A spaCy model that actually reads the fine print
Open-source NLP trained on 150 years of English case law, warts and all.

What it does
Blackstone is a spaCy pipeline and model for extracting structure from long-form legal text—specifically English and Welsh common law. It spots case names, citations, legislation, court references, and judges, plus classifies sentences into categories like “legal test” or “conclusion.” Built by ICLR&D, the research arm of the Incorporated Council of Law Reporting.
The interesting bit
The training data stretches back to the 1860s, which matters because common law never forgets—a Victorian judgment can still bind today.

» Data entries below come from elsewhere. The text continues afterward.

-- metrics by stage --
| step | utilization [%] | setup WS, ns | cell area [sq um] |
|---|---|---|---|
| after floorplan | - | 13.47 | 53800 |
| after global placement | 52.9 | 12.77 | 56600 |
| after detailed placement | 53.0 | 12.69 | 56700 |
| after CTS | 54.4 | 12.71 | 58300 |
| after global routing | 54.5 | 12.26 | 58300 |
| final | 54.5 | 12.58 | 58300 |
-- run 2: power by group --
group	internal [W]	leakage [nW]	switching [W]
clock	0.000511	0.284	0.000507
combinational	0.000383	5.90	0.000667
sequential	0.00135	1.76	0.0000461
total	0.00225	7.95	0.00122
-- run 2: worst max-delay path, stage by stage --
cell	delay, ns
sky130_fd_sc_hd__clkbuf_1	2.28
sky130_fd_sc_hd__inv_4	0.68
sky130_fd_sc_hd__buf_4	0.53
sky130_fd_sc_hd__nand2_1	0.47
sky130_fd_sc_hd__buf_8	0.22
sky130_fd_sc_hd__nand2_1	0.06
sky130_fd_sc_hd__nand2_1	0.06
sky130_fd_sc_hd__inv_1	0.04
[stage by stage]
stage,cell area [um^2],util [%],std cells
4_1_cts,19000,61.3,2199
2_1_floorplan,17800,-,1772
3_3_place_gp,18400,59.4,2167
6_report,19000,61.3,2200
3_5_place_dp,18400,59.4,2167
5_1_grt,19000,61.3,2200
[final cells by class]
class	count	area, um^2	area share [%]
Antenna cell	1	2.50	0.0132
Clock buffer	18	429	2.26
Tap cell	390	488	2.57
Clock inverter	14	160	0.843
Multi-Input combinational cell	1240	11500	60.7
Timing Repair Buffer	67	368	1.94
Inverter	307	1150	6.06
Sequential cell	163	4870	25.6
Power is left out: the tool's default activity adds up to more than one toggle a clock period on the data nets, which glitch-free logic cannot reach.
===== src/design/bfmm_pkg.sv =====
`timescale 1ns / 1ps
`default_nettype none
package bfmm_pkg;

  localparam int MaxK = 128;
  localparam int MaxN = 64;
  localparam int StoreDepth = MaxK * MaxN;
  localparam int AddrW = $clog2(StoreDepth);
  localparam int KW = $clog2(MaxK + 1);
  localparam int NW = $clog2(MaxN + 1);
  localparam int JW = (MaxN > 1) ? $clog2(MaxN) : 1;
  localparam int KPosW = (MaxK > 1) ? $clog2(MaxK) : 1;

  localparam logic [31:0] CanonNan = 32'h7FC00000;
  localparam logic [31:0] PosInf = 32'h7F800000;

  // Configuration register indexes.
  localparam logic [1:0] RegRowsM = 2'd0;
  localparam logic [1:0] RegDepthK = 2'd1;
  localparam logic [1:0] RegColsN = 2'd2;
  localparam logic [1:0] RegBatchCount = 2'd3;

  typedef enum logic [2:0] {
    StLoadB,
    StIdleA,
    StMac,
    StMacWait,
    StEmit
  } ctrl_state_e;

  // Commands from the controller to the datapath.
  typedef struct packed {
    logic             b_write;
    logic [AddrW-1:0] b_addr;
    logic             a_capture;
    logic             mac_issue;
    logic             first_k;
    logic [JW-1:0]    col;
    logic             emit_read;
  } dp_cmd_t;

  // Status from the datapath.
  typedef struct packed {
    logic mac_done;
    logic emit_valid;
  } dp_stat_t;

  // Position of the leading one in a 48-bit value (0 when zero).
  function automatic logic [5:0] lead48(input logic [47:0] v);
    logic [5:0] p;
    p = 6'd0;
    for (int i = 0; i < 48; i++) begin
      if (v[i]) p = 6'(i);
    end
    return p;
  endfunction

endpackage
`default_nettype wire


===== src/design/bfmm_ctrl.sv =====
`timescale 1ns / 1ps
`default_nettype none
// Sequencer: B load, per-column MAC issue, row emission and position counters.
module bfmm_ctrl
  import bfmm_pkg::*;
(
  input  wire logic        clk_i,
  input  wire logic        rst_ni,
  input  wire logic        cfg_we_i,
  input  wire logic [1:0]  cfg_idx_i,
  input  wire logic [15:0] cfg_data_i,
  input  wire logic        in_valid_i,
  output logic             in_ready_o,
  input  wire dp_stat_t    stat_i,
  output dp_cmd_t          cmd_o,
  input  wire logic        out_ready_i,
  output logic             out_valid_o,
  output logic [15:0]      out_row_o,
  output logic [5:0]       out_col_o,
  output logic             out_lr_o,
  output logic             out_lb_o,
  output logic             out_lj_o
);

  ctrl_state_e st_q, st_d;
  logic [15:0] rows_q, batches_q;
  logic [7:0]  depth_q;
  logic [6:0]  cols_q;
  logic [15:0] eff_m, eff_b;
  logic [KW-1:0] eff_k;
  logic [NW-1:0] eff_n;
  logic [AddrW:0] b_total;
  logic [AddrW:0] bcnt_q, bcnt_d;
  logic [KPosW-1:0] kpos_q, kpos_d;
  logic [15:0] rowpos_q, rowpos_d, batchpos_q, batchpos_d, erow_q, erow_d;
  logic [JW-1:0] col_q, col_d;
  logic [AddrW-1:0] kbase_q, kbase_d;
  logic        lastb_q, lastb_d, lastj_q, lastj_d;
  logic        accept, last_col, out_busy_q, out_busy_d;

  // Effective sizes with zero and saturation rules.
  always_comb begin
    eff_m = (rows_q == 16'd0) ? 16'd1 : rows_q;
    eff_b = (batches_q == 16'd0) ? 16'd1 : batches_q;
    if (depth_q == 8'd0) eff_k = KW'(1);
    else if ({24'd0, depth_q} > 32'(MaxK)) eff_k = KW'(MaxK);
    else eff_k = KW'(depth_q);
    if (cols_q == 7'd0) eff_n = NW'(1);
    else if ({25'd0, cols_q} > 32'(MaxN)) eff_n = NW'(MaxN);
    else eff_n = NW'(cols_q);
    b_total = (AddrW + 1)'(eff_k) * (AddrW + 1)'(eff_n);
  end

  assign accept = in_valid_i && in_ready_o;
  assign last_col = ({1'b0, col_q} == NW'(eff_n - NW'(1)));

  // Next state.
  always_comb begin
    st_d = st_q;
    case (st_q)
      StLoadB: if (accept && (bcnt_q + 1'b1) >= b_total) st_d = StIdleA;
      StIdleA: if (accept) st_d = StMac;
      StMac:   st_d = StMacWait;
      StMacWait: if (stat_i.mac_done) begin
        if (!last_col) st_d = StMac;
        else if ({1'b0, kpos_q} + 1'b1 >= eff_k) st_d = StEmit;
        else st_d = StIdleA;
      end
      StEmit: if (stat_i.emit_valid && out_ready_i && last_col)
        st_d = lastb_q ? StLoadB : StIdleA;
      default: st_d = StLoadB;
    endcase
  end

  // Outputs and counters.
  always_comb begin
    cmd_o = '0;
    in_ready_o = 1'b0;
    bcnt_d = bcnt_q;
    kpos_d = kpos_q;
    rowpos_d = rowpos_q;
    batchpos_d = batchpos_q;
    erow_d = erow_q;
    col_d = col_q;
    kbase_d = kbase_q;
    lastb_d = lastb_q;
    lastj_d = lastj_q;
    out_busy_d = out_busy_q;
    cmd_o.col = col_q;
    cmd_o.b_addr = AddrW'(kbase_q + AddrW'(col_q));
    case (st_q)
      StLoadB: begin
        in_ready_o = 1'b1;
        cmd_o.b_addr = bcnt_q[AddrW-1:0];
        cmd_o.b_write = accept;
        if (accept) begin
          bcnt_d = bcnt_q + 1'b1;
          if (bcnt_d >= b_total) begin
            bcnt_d = '0;
            kpos_d = '0;
            kbase_d = '0;
          end
        end
      end
      StIdleA: begin
        in_ready_o = 1'b1;
        cmd_o.a_capture = accept;
        col_d = '0;
      end
      StMac: begin
        cmd_o.mac_issue = 1'b1;
        cmd_o.first_k = (kpos_q == '0);
      end
      StMacWait: if (stat_i.mac_done) begin
        if (!last_col) col_d = col_q + 1'b1;
        else begin
          col_d = '0;
          if ({1'b0, kpos_q} + 1'b1 >= eff_k) begin
            kpos_d = '0;
            kbase_d = '0;
            erow_d = rowpos_q;
            lastb_d = 1'b0;
            lastj_d = 1'b0;
            rowpos_d = rowpos_q + 16'd1;
            if (rowpos_d >= eff_m) begin
              rowpos_d = '0;
              lastb_d = 1'b1;
              batchpos_d = batchpos_q + 16'd1;
              if (batchpos_d >= eff_b) begin
                batchpos_d = '0;
                lastj_d = 1'b1;
              end
            end
          end else begin
            kpos_d = kpos_q + 1'b1;
            kbase_d = AddrW'(kbase_q + AddrW'(eff_n));
          end
        end
      end
      StEmit: begin
        // Read one accumulator; it shows on the output the next cycle and is
        // read again every cycle until the result item is taken.
        if (!out_busy_q) begin
          cmd_o.emit_read = 1'b1;
          out_busy_d = 1'b1;
        end else if (stat_i.emit_valid && out_ready_i) begin
          out_busy_d = 1'b0;
          if (!last_col) col_d = col_q + 1'b1;
          else col_d = '0;
        end else begin
          cmd_o.emit_read = 1'b1;
        end
      end
      default: ;
    endcase
  end

  // Valid holds for as long as the read data is held in the datapath.
  assign out_valid_o = stat_i.emit_valid;
  assign out_row_o = erow_q;
  assign out_col_o = 6'(col_q);
  assign out_lr_o = last_col;
  assign out_lb_o = last_col && lastb_q;
  assign out_lj_o = last_col && lastj_q;

  always_ff @(posedge clk_i or negedge rst_ni) begin
    if (!rst_ni) begin
      st_q <= StLoadB;
      rows_q <= 16'd1;
      depth_q <= 8'd1;
      cols_q <= 7'd1;
      batches_q <= 16'd1;
      bcnt_q <= '0;
      kpos_q <= '0;
      rowpos_q <= '0;
      batchpos_q <= '0;
      erow_q <= '0;
      col_q <= '0;
      kbase_q <= '0;
      lastb_q <= 1'b0;
      lastj_q <= 1'b0;
      out_busy_q <= 1'b0;
    end else if (cfg_we_i) begin
      case (cfg_idx_i)
        RegRowsM:      rows_q <= cfg_data_i;
        RegDepthK:     depth_q <= cfg_data_i[7:0];
        RegColsN:      cols_q <= cfg_data_i[6:0];
        RegBatchCount: batches_q <= cfg_data_i;
        default: ;
      endcase
      st_q <= StLoadB;
      bcnt_q <= '0;
      kpos_q <= '0;
      rowpos_q <= '0;
      batchpos_q <= '0;
      col_q <= '0;
      kbase_q <= '0;
      out_busy_q <= 1'b0;
    end else begin
      st_q <= st_d;
      bcnt_q <= bcnt_d;
      kpos_q <= kpos_d;
      rowpos_q <= rowpos_d;
      batchpos_q <= batchpos_d;
      erow_q <= erow_d;
      col_q <= col_d;
      kbase_q <= kbase_d;
      lastb_q <= lastb_d;
      lastj_q <= lastj_d;
      out_busy_q <= out_busy_d;
    end
  end

`ifndef SYNTH
  a_no_input_in_mac: assert property (@(posedge clk_i) disable iff (!rst_ni)
    (st_q == StMac || st_q == StMacWait || st_q == StEmit) |-> !in_ready_o)
    else $error("input taken while busy");
  a_out_only_emit: assert property (@(posedge clk_i) disable iff (!rst_ni)
    out_valid_o |-> st_q == StEmit) else $error("result outside emit");
  a_out_hold: assert property (@(posedge clk_i) disable iff (!rst_ni)
    (out_valid_o && !out_ready_i && !cfg_we_i) |=> out_valid_o && $stable(col_q))
    else $error("result dropped under stall");
`endif

endmodule
`default_nettype wire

The authors openly admit the NER F1 sits around 70% and call it a “prototype,” which is refreshing honesty in a field that usually pretends its models are courtroom-ready.
Key highlights
- Custom NER for six legal entity types:
CASENAME,CITATION,INSTRUMENT,PROVISION,COURT,JUDGE - Text categoriser labels sentences as
AXIOM,CONCLUSION,ISSUE,LEGAL_TEST, orUNCAT - Extra pipeline components: abbreviation resolution, compound case reference detection, legislation linker, sentence segmenter
- spaCy-native, so it drops into existing Python workflows
- Generalises “reasonably well” to Australasian, Canadian, and American content
Caveats
- Training data is proprietary and unreleased—you can’t inspect or extend it
- Tokenizer, tagger, and parser are borrowed from spaCy’s
en_core_web_sm; not retrained for legal syntax - Explicitly “not a judge or litigation analytics tool”—don’t expect precedent prediction
Verdict
Worth a look if you’re building legal research tools, citation managers, or just need to parse judgment PDFs without writing another regex. Skip it if you need production-grade accuracy today or work outside common-law jurisdictions.